Definitely talk to a supervisor.
Anytime I've had issues with a stay they always compensate me in some way.
They prefer to give you a credit for a restaurant.  
You can get some nice meals with a big credit at a signature restaurant.  
What have you got to lose?


----------



## sb2313 (Jan 23, 2013)

This seems to be some bizzare point of emphasis since the hgvc rci guide really stressed giving ALL names at least 24 hours in advance  when I called about booking a week today(my hgvc rci portal still isn't set up online, but at least I could book a week). I hope you were able to talk with someone and get that straightened out!!


----------



## presley (Jan 23, 2013)

I put a week on hold in RCI today and it is in the list of special rules, etc before you click the I Agree button.  It does say that you need to call 48 hours in advance with names of all people in attendance.  It says a lot of other mumbo jumbo, so I understand why it would be overlooked or forgotten.
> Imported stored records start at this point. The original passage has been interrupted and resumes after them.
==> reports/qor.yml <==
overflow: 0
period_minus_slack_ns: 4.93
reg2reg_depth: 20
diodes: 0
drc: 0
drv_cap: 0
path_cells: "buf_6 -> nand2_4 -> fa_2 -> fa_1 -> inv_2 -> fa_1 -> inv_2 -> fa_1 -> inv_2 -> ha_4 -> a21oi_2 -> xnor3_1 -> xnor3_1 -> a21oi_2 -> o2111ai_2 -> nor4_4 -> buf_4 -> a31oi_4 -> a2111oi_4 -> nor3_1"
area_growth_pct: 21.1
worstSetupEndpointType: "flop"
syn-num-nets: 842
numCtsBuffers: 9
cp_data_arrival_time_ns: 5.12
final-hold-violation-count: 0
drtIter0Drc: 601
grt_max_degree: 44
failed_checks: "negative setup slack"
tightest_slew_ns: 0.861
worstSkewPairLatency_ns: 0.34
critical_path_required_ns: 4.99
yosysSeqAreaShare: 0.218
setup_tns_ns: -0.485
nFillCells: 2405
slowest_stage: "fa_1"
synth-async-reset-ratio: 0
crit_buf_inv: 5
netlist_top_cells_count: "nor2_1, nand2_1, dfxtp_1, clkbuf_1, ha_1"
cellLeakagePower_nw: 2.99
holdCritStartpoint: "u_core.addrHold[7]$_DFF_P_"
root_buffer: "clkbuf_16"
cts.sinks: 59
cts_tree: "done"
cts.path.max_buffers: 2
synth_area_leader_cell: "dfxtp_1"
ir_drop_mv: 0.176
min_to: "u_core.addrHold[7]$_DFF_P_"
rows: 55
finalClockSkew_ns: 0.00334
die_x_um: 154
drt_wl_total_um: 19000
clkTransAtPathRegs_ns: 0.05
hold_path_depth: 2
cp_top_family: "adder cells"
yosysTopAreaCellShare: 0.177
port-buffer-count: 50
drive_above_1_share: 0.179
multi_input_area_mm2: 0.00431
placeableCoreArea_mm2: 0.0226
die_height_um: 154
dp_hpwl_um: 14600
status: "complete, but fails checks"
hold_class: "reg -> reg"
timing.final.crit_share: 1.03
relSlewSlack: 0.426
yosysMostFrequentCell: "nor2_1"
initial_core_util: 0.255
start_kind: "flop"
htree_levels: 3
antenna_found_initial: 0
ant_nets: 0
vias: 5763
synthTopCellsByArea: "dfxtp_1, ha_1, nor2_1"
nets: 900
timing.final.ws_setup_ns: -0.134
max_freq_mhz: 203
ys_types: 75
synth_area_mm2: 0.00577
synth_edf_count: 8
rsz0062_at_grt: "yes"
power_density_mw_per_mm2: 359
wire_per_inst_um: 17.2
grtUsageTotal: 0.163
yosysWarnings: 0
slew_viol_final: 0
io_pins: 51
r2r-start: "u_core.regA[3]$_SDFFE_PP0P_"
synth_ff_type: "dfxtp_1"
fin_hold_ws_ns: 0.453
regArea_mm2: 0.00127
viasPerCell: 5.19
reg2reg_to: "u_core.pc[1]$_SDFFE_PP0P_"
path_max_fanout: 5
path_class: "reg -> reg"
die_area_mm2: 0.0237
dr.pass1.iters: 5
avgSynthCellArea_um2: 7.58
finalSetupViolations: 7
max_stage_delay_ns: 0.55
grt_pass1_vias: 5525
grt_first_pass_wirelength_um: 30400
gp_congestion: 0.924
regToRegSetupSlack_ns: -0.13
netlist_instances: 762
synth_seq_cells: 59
===== config.mk =====
export PLATFORM = sky130hd
export DESIGN_NAME = rv_ctrl_pipe
export DESIGN_NICKNAME = d
export VERILOG_FILES = /design/src/hw/rv_ctrl_pkg.sv /design/src/hw/decode_stage.sv /design/src/hw/exec_ctrl_stage.sv /design/src/hw/rv_ctrl_pipe.sv /design/src/hw/wb_ctrl_stage.sv
export SDC_FILE = /design/constraint.sdc
export NUM_CORES = 1
export LEC_CHECK = 0
export ABC_AREA = 1
export BUFFER_PORTS_ARGS = -buffer_cell sky130_fd_sc_hd__buf_2
export CELL_PAD_IN_SITES_DETAIL_PLACEMENT = 1
export CELL_PAD_IN_SITES_GLOBAL_PLACEMENT = 1
export CORE_ASPECT_RATIO = 0.75
export CORE_MARGIN = 1
export CORE_UTILIZATION = 37
export CTS_CLUSTER_SIZE = 40
export DETAILED_ROUTE_END_ITERATION = 8
export GPL_ROUTABILITY_DRIVEN = 0
export GPL_TIMING_DRIVEN = 0
export HOLD_SLACK_MARGIN = 0.06
export PLACE_DENSITY = 0.86
export REMOVE_ABC_BUFFERS = 1
export SYNTH_ARGS = -nofsm -noshare
export SYNTH_HDL_FRONTEND = slang
export SYNTH_SLANG_ARGS = --single-unit

===== constraint.sdc =====
create_clock -name clk -period 1.6 [get_ports clk]
set_input_delay 0.24 -clock clk [delete_from_list [all_inputs] [get_ports clk]]
set_output_delay 0.24 -clock clk [all_outputs]
set_load 0.02 [all_outputs]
ETA:  I just copied one while fake booking a room:

Thank you for your interest in booking this vacation, before you do so please review the information below.

Urgent Information
Mandatory fees
Policy Restrictions
Minimum age check-in: Minimum age check-in is 18.
No smoking in units; could result in forfeiture of the unit and/or other penalties.
Other Information
*Please call DVC member services at 800-800-9800 no later than 48 hours prior to arrival. All guest names must be provided in advance, no exceptions.*
Addition of dining plans requires full payment upfront, reservation must occur no less than 48 hours in advance to add dining plan. Disney's Magical Express requires RSVP to 800-800-9800 48 hours prior to arrival and includes shuttle/bag service from/to airport.
$95 mandatory resort fee charged at check-in. Fee includes but is not limited to services such as assistance with dining reservations, Disney’s Magical Express reservations and purchasing theme park tickets through DVC member services toll free number 800-800-9800.
There is an area ownership restriction at this resort. If you made this reservation using points from an Orlando ownership or a resort within 30 miles of Disneyworld resorts in Orlando, it will be cancelled and you will be notified about rebooking a non-Disney property.

Offer includes only accommodations and specifically excludes travel costs and other expenses that may be incurred. Taxes, additional fees and charges may apply. Other restrictions may apply. Offer void where prohibited by law.

  I acknowledge that I have read and agree to the terms and conditions stated in the Urgent Information


----------



## tschwa2 (Jan 23, 2013)

Not sure if this was there when you booked but when I look at the additional information that you must click to acknowledge when you confirm or hold it says



> Additional Information
> Please call DVC member services at 800-800-9800 no later than 48 hours prior to arrival. *All guest names must be provided in advance, no exceptions.*


----------



## rickandcindy23 (Jan 25, 2013)

My exchange was months ago, and my original confirmation didn't say that, but it did say that when I clicked on the one RCI has in my account.  I printed my original, and it doesn't have anything like that.  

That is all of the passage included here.